N° C.20.0418.N
DEJONCKHEERE, s.a.,
Me Johan Verbist, avocat à la Cour de cassation,
contre
1. D. D.,
2. F. D.
I. La procédure devant la Cour
Le pourvoi en cassation est dirigé contre l’arrêt rendu le 17 janvier 2020 par la cour d’appel de Gand.
Par ordonnance du 11 mars 2021, le premier président a renvoyé la cause devant la troisième chambre.
Le président de section Eric Dirix a fait rapport.
L’avocat général Henri Vanderlinden a conclu.
II. Le moyen de cassation
Dans la requête en cassation, jointe au présent arrêt en copie certifiée conforme, la demanderesse présente un moyen.
III. La décision de la Cour
Sur le moyen :
1. Sauf disposition contraire expressément prévue par la loi, l’utilisation d’une preuve obtenue illégalement en matière civile ne peut être écartée que si son obtention entache sa fiabilité ou si elle compromet le droit à un procès équitable.
2. À cet égard, le juge doit tenir compte de toutes les circonstances de la cause, notamment la manière dont la preuve a été obtenue, les circonstances dans lesquelles l’illégalité a été commise, la gravité de l’illégalité et la mesure dans laquelle le droit de la partie adverse a été violé, le besoin de preuve de la part de la partie qui a commis l’illégalité et l’attitude de la partie adverse.
3. Tels qu’ils ressortent de l’arrêt, les éléments de fait sont les suivants :
- le 7 octobre 2017, les défendeurs ont acheté auprès de la demanderesse un véhicule de la marque BMW, modèle X5 ;
- un différend est survenu entre les parties quant au prix d’achat ;
- un montant de 43.500 euros était mentionné sur le bon de commande établi par la demanderesse ;
- selon la demanderesse, il s’agit d’une erreur matérielle et le prix de 53.500 euros aurait dû être mentionné ;
- pour preuve de la véracité de ses allégations, la demanderesse produit l’enregistrement d’une conversation téléphonique tenue avec le défendeur.
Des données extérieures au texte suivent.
File: src/pwr_regs.sv
`timescale 1ns/1ps
module pwr_regs
  import pwr_pkg::*;
(
  // clock and reset
  input  wire logic        clk_i,
  input  wire logic        reset_i,
  input  wire logic        ce_i,
  // avalon slave
  input  wire logic [3:0]  address_i,
  input  wire logic        read_i,
  input  wire logic        write_i,
  input  wire logic [31:0] writedata_i,
  output logic [31:0]      readdata_o,
  output logic             waitrequest_o,
  // block side
  input  wire logic [31:0] status_i,
  input  wire logic [3:0]  events_i,
  output logic [7:0]       ctrl_o,
  output logic [3:0]       irq_stat_o,
  output logic [3:0]       irq_mask_o,
  output logic             irq_o
);
  typedef struct packed {
    logic [7:0]  ctrl;
    logic [3:0]  stat;
    logic [3:0]  mask;
    logic        ack;
    logic        wreq;
    logic [31:0] rdata;
    logic        irq;
  } regs_t;
  regs_t s_r, s_nxt;

  always_comb
  begin
    s_nxt = s_r;
    s_nxt.ack = 1'b0;
    // set wins over write-one-to-clear
    if (write_i && !s_r.ack && address_i == OFS_IRQ_STAT)
      s_nxt.stat = s_r.stat & ~writedata_i[3:0];
    s_nxt.stat = s_nxt.stat | events_i;
    if ((read_i || write_i) && !s_r.ack)
    begin
      s_nxt.ack = 1'b1;
      s_nxt.rdata = 32'h0000_0000;
      if (write_i)
      begin
        if (address_i == OFS_CTRL)
          s_nxt.ctrl = writedata_i[7:0];
        if (address_i == OFS_IRQ_MASK)
          s_nxt.mask = writedata_i[3:0];
      end
      else
      begin
        unique case (address_i)
          OFS_CTRL:     s_nxt.rdata = {24'h00_0000, s_r.ctrl};
          OFS_STATUS:   s_nxt.rdata = status_i;
          OFS_IRQ_STAT: s_nxt.rdata = {28'h000_0000, s_r.stat};
          OFS_IRQ_MASK: s_nxt.rdata = {28'h000_0000, s_r.mask};
          default:      s_nxt.rdata = 32'h0000_0000;
        endcase
      end
    end
    s_nxt.irq = |(s_nxt.stat & s_nxt.mask);
    // registered wait: high while idle, low in the cycle after a request is taken
    s_nxt.wreq = !s_nxt.ack;
  end

  always_ff @(posedge clk_i)
  begin
    if (reset_i)
    begin
      s_r.ctrl  <= CTRL_RESET;
      s_r.stat  <= IRQ_RESET;
      s_r.mask  <= IRQ_RESET;
      s_r.ack   <= 1'b0;
      s_r.wreq  <= 1'b1;
      s_r.rdata <= 32'h0000_0000;
      s_r.irq   <= 1'b0;
    end
    else if (ce_i)
      s_r <= s_nxt;
  end

  assign readdata_o    = s_r.rdata;
  assign waitrequest_o = s_r.wreq;
  assign ctrl_o        = s_r.ctrl;
  assign irq_stat_o    = s_r.stat;
  assign irq_mask_o    = s_r.mask;
  assign irq_o         = s_r.irq;
endmodule // pwr_regs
4. En écartant des débats cet enregistrement sonore « comme ayant été obtenu de manière illégale », au simple motif qu’il « a été effectué secrètement », que les parties « étaient déjà engagées dans un litige et qu’une discussion avait déjà eu lieu concernant le prix de vente », qu’« il semble fort que certaines déclarations aient été provoquées par [la demanderesse] afin de se procurer une preuve et avec l’intention d’utiliser cette déclaration contre [les défendeurs] », et que « la demande aurait pu être prouvée par d’autres moyens légaux », le juge d’appel n’a pas légalement justifié sa décision.
Le moyen est fondé.
Par ces motifs,
La Cour,
statuant à l’unanimité,
Casse l’arrêt attaqué ;
Ordonne que mention du présent arrêt sera faite en marge de l’arrêt cassé ;
Réserve les dépens pour qu’il soit statué sur ceux-ci par le juge du fond ;
Renvoie la cause devant la cour d’appel d’Anvers.
Ainsi jugé par la Cour de cassation, troisième chambre, à Bruxelles, où siégeaient le président de section Eric Dirix, président, les conseillers Antoine Lievens et Sven Mosselmans, et prononcé en audience publique du quatorze juin deux mille vingt et un par le président de section Eric Dirix, en présence de l’avocat général Henri Vanderlinden, avec l’assistance du greffier Mike Van Beneden.
Traduction établie sous le contrôle du président de section Christian Storck et transcrite avec l’assistance du greffier Lutgarde Body.